The U.S. Chamber of Commerce and three regional and local chambers responded to this negotiation plan by filing suit to declare the price negotiation program unconstitutional, and similar suits have also been filed by several pharmaceutical companies as well as the industry’s lobbying group, PhRMA. The Chamber also filed a motion for preliminary injunction, requesting that the court immediately halt the drug price negotiation program before negotiations are set to start in October. The suit and the motion were filed on the grounds that the IRA’s drug price negotiation program violates the separation of powers, violates the Due Process Clause of the Fifth Amendment, violates the First Amendment by compelling speech, and several other Constitution-based objections to the IRA drug price negotiations.

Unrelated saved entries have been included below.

`src/rtl/apb_req_arbiter_pkg.sv`:
```
// -----------------------------------------------------------------------------
// apb_arb_pkg
//   Shared types for the two-requester APB command-port arbiter.
//   - state_e    : arbiter FSM states
//   - arb_cmd_t  : one captured downstream command {write, addr, wdata}
//   - NUM_REQ    : number of requesters sharing the port
//   - pick_winner: grant selection for the IDLE state
//   CMD_ADDR_W / CMD_DATA_W are the widest address/data the command struct
//   carries; the top narrows them to its own ADDR_W / DATA_W.
// -----------------------------------------------------------------------------
package apb_arb_pkg;

    localparam int NUM_REQ    = 2;
    localparam int CMD_ADDR_W = 32;
    localparam int CMD_DATA_W = 32;

    typedef enum logic [1:0] {
        IDLE  = 2'd0,
        ISSUE = 2'd1,
        WAIT  = 2'd2,
        DONE  = 2'd3
    } state_e;

    typedef struct packed {
        logic                  write;
        logic [CMD_ADDR_W-1:0] addr;
        logic [CMD_DATA_W-1:0] wdata;
    } arb_cmd_t;

    // Winner among pending requesters. A lone requester always wins; on a tie
    // fixed priority favours m0, round-robin favours whoever did not go last.
    function automatic logic pick_winner(input logic [NUM_REQ-1:0] pend,
                                         input logic               last_grant,
                                         input logic               fixed_prio);
        if (pend[0] && pend[1])
            return fixed_prio ? 1'b0 : ~last_grant;
        return pend[1] && !pend[0];
    endfunction

endpackage

```
`src/rtl/arb_req_slot.sv`:
```
// -----------------------------------------------------------------------------
// arb_req_slot
//   Holds one requester's pending command until the arbiter retires it.
//   Ports:
//     clk_i, rst_ni : clock, synchronous active-low reset
//     set_i         : requester transfer pulse
//     cmd_i         : command sampled with set_i
//     clr_i         : arbiter retires this slot (DONE edge)
//     pend_o        : slot holds a command
//     cmd_o         : held command
//     ovf_o         : request arrived while slot was busy and not retiring
//                     (request dropped this cycle)
// -----------------------------------------------------------------------------
module arb_req_slot
    import apb_arb_pkg::*;
(
    input  logic     clk_i,
    input  logic     rst_ni,
    input  logic     set_i,
    input  arb_cmd_t cmd_i,
    input  logic     clr_i,
    output logic     pend_o,
    output arb_cmd_t cmd_o,
    output logic     ovf_o
);

    logic     pend_q, pend_d;
    arb_cmd_t cmd_q, cmd_d;
    logic     accept;

    // A request landing on the retiring edge is accepted: set wins over clear.
    assign accept = set_i && (!pend_q || clr_i);

    always_comb begin
        pend_d = pend_q;
        cmd_d  = cmd_q;
        if (accept) begin
            pend_d = 1'b1;
            cmd_d  = cmd_i;
        end else if (clr_i) begin
            pend_d = 1'b0;
        end
    end

    always_ff @(posedge clk_i) begin
        if (!rst_ni) begin
            pend_q <= 1'b0;
            cmd_q  <= '0;
        end else begin
            pend_q <= pend_d;
            cmd_q  <= cmd_d;
        end
    end

    assign pend_o = pend_q;
    assign cmd_o  = cmd_q;
    assign ovf_o  = set_i && pend_q && !clr_i;

endmodule

```
`src/rtl/apb_req_arbiter.sv`:
```
// -----------------------------------------------------------------------------
// apb_req_arbiter
//   Shares one APB_Master command port between requester m0 (core data port)
//   and m1 (DMA/debug). Each transfer pulse is parked in a slot, one winner is
//   issued downstream at a time, and read data plus a ready pulse go back to
//   that winner only.
//   Ports:
//     PCLK, PRESET           : clock, synchronous active-low reset
//     mX_transfer/write/addr/wdata : requester command (sampled with transfer)
//     mX_ready, mX_rdata     : completion pulse, read data (held after ready)
//     transfer/write/addr/wdata : downstream command to APB_Master
//     ready, rdata           : downstream completion, read data
//     grant                  : requester owning the downstream port
//     busy                   : FSM not idle
//     ovf_err                : sticky, a request hit an occupied slot
//   Every output is a register or a decode of registered state.
// -----------------------------------------------------------------------------
module apb_req_arbiter
    import apb_arb_pkg::*;
#(
    parameter int ADDR_W    = 32,   // must not exceed CMD_ADDR_W
    parameter int DATA_W    = 32,   // must not exceed CMD_DATA_W
    parameter int PRIO_MODE = 0     // 0 round-robin, 1 fixed (m0 wins ties)
) (
    input  logic              PCLK,
    input  logic              PRESET,
    input  logic              m0_transfer,
    input  logic              m0_write,
    input  logic [ADDR_W-1:0] m0_addr,
    input  logic [DATA_W-1:0] m0_wdata,
    output logic              m0_ready,
    output logic [DATA_W-1:0] m0_rdata,
    input  logic              m1_transfer,
    input  logic              m1_write,
    input  logic [ADDR_W-1:0] m1_addr,
    input  logic [DATA_W-1:0] m1_wdata,
    output logic              m1_ready,
    output logic [DATA_W-1:0] m1_rdata,
    output logic              transfer,
    output logic              write,
    output logic [ADDR_W-1:0] addr,
    output logic [DATA_W-1:0] wdata,
    input  logic              ready,
    input  logic [DATA_W-1:0] rdata,
    output logic              grant,
    output logic              busy,
    output logic              ovf_err
);

    state_e                          state_q, state_d;
    logic                            grant_q, grant_d;
    logic                            last_grant_q, last_grant_d;
    logic [NUM_REQ-1:0][DATA_W-1:0]  rdata_q;
    logic                            ovf_err_q;

    logic     [NUM_REQ-1:0]          req_xfer;
    arb_cmd_t [NUM_REQ-1:0]          req_cmd;
    logic     [NUM_REQ-1:0]          pend;
    logic     [NUM_REQ-1:0]          slot_clr;
    logic     [NUM_REQ-1:0]          slot_ovf;
    arb_cmd_t [NUM_REQ-1:0]          slot_cmd;
    arb_cmd_t                        gnt_cmd;

    assign req_xfer = {m1_transfer, m0_transfer};

    assign req_cmd[0].write = m0_write;
    assign req_cmd[0].addr  = CMD_ADDR_W'(m0_addr);
    assign req_cmd[0].wdata = CMD_DATA_W'(m0_wdata);
    assign req_cmd[1].write = m1_write;
    assign req_cmd[1].addr  = CMD_ADDR_W'(m1_addr);
    assign req_cmd[1].wdata = CMD_DATA_W'(m1_wdata);

    for (genvar g = 0; g < NUM_REQ; g++) begin : g_slot
        // Retire on the edge that leaves DONE for this requester.
        assign slot_clr[g] = (state_q == DONE) && (grant_q == 1'(g));

        arb_req_slot u_slot (
            .clk_i  (PCLK),
            .rst_ni (PRESET),
            .set_i  (req_xfer[g]),
            .cmd_i  (req_cmd[g]),
            .clr_i  (slot_clr[g]),
            .pend_o (pend[g]),
            .cmd_o  (slot_cmd[g]),
            .ovf_o  (slot_ovf[g])
        );
    end

    // The granted slot cannot be overwritten while it is pending, so its
    // command is stable for the whole ISSUE/WAIT window.
    assign gnt_cmd = slot_cmd[grant_q];

    // ---------------- FSM: state register ----------------
    always_ff @(posedge PCLK) begin
        if (!PRESET) state_q <= IDLE;
        else         state_q <= state_d;
    end

    // ---------------- FSM: next state ----------------
    always_comb begin
        state_d      = state_q;
        grant_d      = grant_q;
        last_grant_d = last_grant_q;
        unique case (state_q)
            IDLE: begin
                if (|pend) begin
                    grant_d = pick_winner(pend, last_grant_q, PRIO_MODE == 1);
                    state_d = ISSUE;
                end
            end
            ISSUE: state_d = WAIT;
            WAIT:  if (ready) state_d = DONE;
            DONE: begin
                last_grant_d = grant_q;
                state_d      = IDLE;
            end
            default: state_d = IDLE;
        endcase
    end

    // ---------------- FSM: outputs ----------------
    always_comb begin
        transfer = 1'b0;
        write    = 1'b0;
        addr     = '0;
        wdata    = '0;
        m0_ready = 1'b0;
        m1_ready = 1'b0;
        unique case (state_q)
            ISSUE, WAIT: begin
                transfer = (state_q == ISSUE);
                write    = gnt_cmd.write;
                addr     = gnt_cmd.addr[ADDR_W-1:0];
                wdata    = gnt_cmd.wdata[DATA_W-1:0];
            end
            DONE: begin
                m0_ready = !grant_q;
                m1_ready = grant_q;
            end
            default: ;
        endcase
    end

    // ---------------- grant / rdata / error registers ----------------
    always_ff @(posedge PCLK) begin
        if (!PRESET) begin
            grant_q      <= 1'b0;
            last_grant_q <= 1'b1;   // m0 takes the first round-robin tie
            rdata_q      <= '0;
            ovf_err_q    <= 1'b0;
        end else begin
            grant_q      <= grant_d;
            last_grant_q <= last_grant_d;
            // Writes capture rdata too; only the winner's register moves.
            if (state_q == WAIT && ready)
                rdata_q[grant_q] <= rdata;
            ovf_err_q    <= ovf_err_q | (|slot_ovf);
        end
    end

    assign m0_rdata = rdata_q[0];
    assign m1_rdata = rdata_q[1];
    assign grant    = grant_q;
    assign busy     = (state_q != IDLE);
    assign ovf_err  = ovf_err_q;

endmodule

```
`config.mk`:
```
export PLATFORM = sky130hd
export DESIGN_NAME = apb_req_arbiter
export DESIGN_NICKNAME = d
export VERILOG_FILES = /design/src/rtl/apb_req_arbiter_pkg.sv /design/src/rtl/arb_req_slot.sv /design/src/rtl/apb_req_arbiter.sv
export SDC_FILE = /design/constraint.sdc
export NUM_CORES = 1
export LEC_CHECK = 0
export CORE_MARGIN = 4
export CORE_UTILIZATION = 48
export CTS_BUF_LIST = sky130_fd_sc_hd__clkbuf_8
export DETAILED_ROUTE_END_ITERATION = 10
export GPL_ROUTABILITY_DRIVEN = 0
export PLACE_DENSITY_LB_ADDON = 0.12
export SETUP_SLACK_MARGIN = 0.5
export SLEW_MARGIN = 20
export SYNTH_ARGS = -nofsm -noshare
export SYNTH_HDL_FRONTEND = slang
export SYNTH_SLANG_ARGS = --single-unit
export TNS_END_PERCENT = 50
```
`constraint.sdc`:
```
create_clock -name PCLK -period 2.1 [get_ports PCLK]
set_input_delay 0.525 -clock PCLK [delete_from_list [all_inputs] [get_ports PCLK]]
set_output_delay 0.525 -clock PCLK [all_outputs]
set_load 0.005 [all_outputs]
```
Word-level counts from Yosys, hierarchy flattened --
Index checks and enable logic that the tools add are counted.
Word-level totals: bits in registers 201, output and inout port bits 135, logic and storage cells 75, bits of input ports 167
Cells by class: eq/ne operators 5, bitwise gates (word level) 3, reduce and logical (&&, ||, !) cells 28, order comparisons 2, muxes and demuxes 23
Operator list (count):
- $mux W65 | 2
- $mux W32 | 3
- $bwmux W64 | 1
- $demux W32 S1 | 1
- $mux W1 | 13
- $logic_and A1 B1 Y1 | 12
- $pmux W2 S4 | 1
- $reduce_bool A2 Y1 | 3
- $reduce_or A2 Y1 | 3
- $logic_not A1 Y1 | 5
- $eq A2 B2 Y1 const B | 2
- $mux W2 | 2
- $ne A2 B2 Y1 const B | 2
- $reduce_and A2 Y1 | 2
- $eq A2 B1 Y1 const B | 1
- $logic_not A2 Y1 | 1
- $logic_or A1 B1 Y1 | 2
- $lt A1 B2 Y1 const B | 1
- $not A1 Y1 | 2
- $ge A1 B1 Y1 const B | 1
- $or A1 B1 Y1 | 1

Longest topological paths before layout --
depth after elaboration 6, gate-level depth with buffers 7, mapped depth without buffers 5

By module --
From an unflattened synthesis, not the netlist that was laid out.
Unflattened totals: cell total of the unflattened synthesis 1031, area total of the unflattened synthesis 9228.9 µm²
Modules (own cells, without submodules):
- arb_req_slot | area each 2701.3 µm², times used 2, sequential area each 1321.3 µm², cells an instance 287
- apb_req_arbiter | area each 3826.2 µm², times used 1, sequential area each 1381.3 µm², cells an instance 457

Worst setup path before layout --
Ideal clock, no wire load.
kind reg2out, start point register state_q[0], end point output addr[0], data required time 1575 ps, arrival time 1335 ps, path slack 240 ps, cell stages (with the launch flop) 6, path through dfxtp_1 > inv_1 > ha_1 > clkbuf_1 > clkbuf_1 > nor2b_1
Between the ends: cells in the longest elaborated chain, start to end 3
Ends and longest elaborated chain:
- start: declaration | RTL line apb_req_arbiter.sv:50 | state_e state_q, state_d;
- start signal: assignment | RTL line apb_req_arbiter.sv:96 | else state_q <= state_d;
- $eq A2 B1 Y1 or $eq A2 B2 Y1 (tied branches) | RTL line apb_req_arbiter.sv:129 | unique case (state_q)
- $reduce_or A2 Y1 * | RTL line apb_req_arbiter.sv:129
- $mux W32 * | RTL line apb_req_arbiter.sv:129
- end: declaration | RTL line apb_req_arbiter.sv:41 | output logic [ADDR_W-1:0] addr,
Every way passes the cells marked *; elsewhere a longest branch is shown, timed or not.

Final worst setup path --
start point register state_q[1], end point output addr[0]
The elaborated chain is that of the path after synthesis.

==> metrics.txt <==
outcome finished, violations left; failing checks negative setup slack; Tmin final ~2.5 ns; clk slew on worst S/H paths about 0.06 ns; total CTS buffers 36; MaxCap Viol Count 0; VDD IR max between 0.0007 and 0.0008 V; die area approximately 21,000 µm²; most frequent cells in the layout nand2_1, mux2i_1, dfxtp_1; max_slew headroom 74.28%; wirelength, routed between 20 and 30 mm; Clock Sinks ~200; Hold Crit Depth 2; HP Class in -> reg; Pre-antenna DRT Iters 4; via density per instance between 4 and 5; post-synth top area share around 44%; DRT antenna net count 0; Avg WL per Cell around 17 µm; leak pwr between 5 and 6 nW; CP endpoint kind output port; drt first-iter violations roughly 360; Post-Layout Inst Area between 10,000 and 15,000 µm²; Die Wd 145.4 µm; crit start category flip-flop; CP arrival 1.95 ns; Final Hold Viols 0; largest net degree at the start of global routing 78; Critical Path RT roughly 1.6 ns; Boundary Pins 302; Mapped Area approximately 9100 µm²; Final HPWL DP approximately 17 mm; Post-CTS Hold Buffers 0; Rows between 40 and 50; Overall Global Routing Usage a little under a quarter; die span in y around 150 µm; worst-margin pin slew approximately 0.38 ns; Area Overhead vs Synth 54.67%; Mapped Nets about 1,200; WS Path Type reg -> out; initial antenna violation count 0; worst reg2reg path depth 8; clock tree root buffer cell clkbuf_8; clk_lat worst skew about 0.52 ns; remaining global-route overflow 0; maximum clock rate 404.0 MHz; vias in the first global route between 7,000 and 8,000; Min Hold Slack around 0.35 ns; most common cell after layout, fill and taps aside nand2_1; Area after DPL 12,520 µm²; Yosys reg bits 201; IO Port Bufs about 300; Final setup violation count 65; unrepaired setup endpoints after global routing yes; crit share post-route 117.9%; H-tree levels 2; dominant cell type by area after synthesis dfxtp_1; Layout Nets between 1,500 and 2,000; ratio of cells with drive above 1 in the final layout 24.32%; final count of pins violating max slew 0; final worst slack -0.3755 ns; crit-path max FO 8; DRC errors left 0; Final Skew 0.01777 ns; sequential area share after synthesis ~44%; pwr dens 955.8 nW/µm²; Overall Power between 10 and 15 mW; global-route wire length before repair about 40 mm; post-synthesis cell type count 28; CTS tree built; Inserted Diodes 0; syn avg cell area approximately 8.8 µm²; initial core utilization between 40 and 50%; synth warn 0; Area contributors post-synth dfxtp_1, mux2i_1, nand2_1; core box area roughly 18,000 µm²; CTS max path bufs 3; pre-CTS worst setup slack around 0.043 ns; DR vias ~8,100; Syn Inst Count approximately 1,000
-- synthesized netlist by cell type --
master	instances
nand2_1	392
a21boi_2	2
and3b_1	1
buf_4	6
buf_12	5
a21oi_1	3
buf_1	2
a31oi_1	1
a21boi_1	12
nor3b_1	1
nand3_1	3
a21boi_0	53
nand2b_4	1
buf_2	16
and3_1	1
inv_1	6
buf_6	6
mux2i_1	196
ha_1	5
a32oi_1	1
nand2_2	1
dfxtp_1	201
nand3b_1	1
o21a_1	1
clkbuf_1	45
nand2b_1	1
o31a_1	1
nor2b_1	68
-- power by group --
group	internal [mW]	switching [mW]
logic	3.49	2.12
registers	4.10	0.158
clock network	1.96	1.58
-- state kept, by name, indices dropped and copies added, names as in the netlist --
name	flops
g_slot.u_slot.cmd_o	130
m0_rdata	32
m1_rdata	32
g_slot.u_slot.pend_o	2
state_q	2
grant	1
last_grant_q	1
ovf_err	1
-- worst max-delay path: stages (launching register included) --
cell and delay (ns):
dfxtp_2 0.33, inv_2 0.06, ha_4 0.39, buf_6 0.13
clkbuf_16 0.11, buf_4 0.13, nor2b_2 0.14, clkbuf_2 0.13
-- through the flow --
step,std cells,utilization (%),TNS [ns]
floorplan,1032,-,0
global placement,1514,68.55,0
detailed placement,1514,68.55,0
CTS,1580,72.82,-23.10
global route,1623,76.74,-21.25
finish,1623,76.74,-16.55
-- worst paths after layout --
kind | slack [ns] | endpoint | from
worst max register to register | 0.37 | g_slot[1].u_slot.cmd_o[53] | grant
worst min-delay path | 0.35 | last_grant_q | PRESET
worst min register to register | 0.45 | m0_rdata[17] | m0_rdata[17]
worst max-delay path | -0.38 | addr[0] | state_q[1]
-- cell type report --
class	instances	area (µm²)
multi-input combinational	745	5015
fill	1295	4249
sequential	201	4070
timing repair buffer	380	3923
clock buffer	46	633.1
tap	229	286.5
clock inverter	16	71.32
inverter	6	22.52
-- cells by family after synthesis --
family	share of synthesized area, %
muxes	21.64
and+or+nand+nor	21.71
DFF	44.39
buffers and inverters	5.424
adders and majority gates	0.6901
AOI/OAI and AO/OA	6.142
-- per-layer routing --
layer,routed length (µm),GRT usage (%),vias up
li1,-,-,4024
met1,11680,27.72,3738
met2,13600,38.40,270
met3,1924,6.571,59
met4,796,7.502,0
met5,0,0,-
-- what timing repair did --
action,CTS,global route
setup endpoints to repair,253,255
cloned,3,14
pin swaps,0,3
buffers inserted,1,29
resized for setup,295,236
No activity file was read; power rests on OpenSTA's default activity.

In an amicus curiae brief filed a few days before the press event, Public Citizen argued that the Chamber’s request for an injunction should be denied because of the irreparable public harm that delaying the IRA’s negotiation timeline would cause.

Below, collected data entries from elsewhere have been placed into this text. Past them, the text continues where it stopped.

**config.mk**
```make
export PLATFORM = sky130hd
export DESIGN_NAME = clk_trig_decoder
export DESIGN_NICKNAME = d
export VERILOG_FILES = /design/src/rtl/clk_trig_decoder.sv
export SDC_FILE = /design/constraint.sdc
export NUM_CORES = 1
export LEC_CHECK = 0
export BUFFER_PORTS_ARGS = -buffer_cell sky130_fd_sc_hd__buf_2
export CORE_ASPECT_RATIO = 0.8
export CORE_UTILIZATION = 40
export CTS_CLUSTER_DIAMETER = 60
export CTS_CLUSTER_SIZE = 8
export DETAILED_ROUTE_END_ITERATION = 12
export PLACE_DENSITY = 0.66
export SLEW_MARGIN = 10
export SYNTH_ARGS = -nofsm -noshare
export SYNTH_HDL_FRONTEND = slang
export SYNTH_SLANG_ARGS = --single-unit
```
**constraint.sdc**
```tcl
create_clock -name fastclk -period 2.73 [get_ports fastclk]
set_input_delay 0.4095 -clock fastclk [delete_from_list [all_inputs] [get_ports fastclk]]
set_output_delay 0.4095 -clock fastclk [all_outputs]
set_load 0.01 [all_outputs]
```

The legal challenges from the Chamber of Commerce and Big Pharma have the potential to significantly delay negotiation of life-saving drug prices to more affordable levels, while patients have already waited nearly 20 years for Medicare to be granted this commonsense authority. Nearly three in ten American adults who take prescription medication have skipped doses, rationed their drugs, or not filled prescriptions due to rising costs. College student Jacqueline Garibay, Washington D.C. resident Laura Marston, and Medicare patient Arthur Blair all spoke at the recent press event about their experiences losing their savings, their jobs, their possessions, and their time to the constant struggle to afford the drugs they need to survive. If pharmaceutical companies continue to price gouge and refuse to meet the government at the negotiating table, they will be directly responsible for endangering the lives of millions of Americans.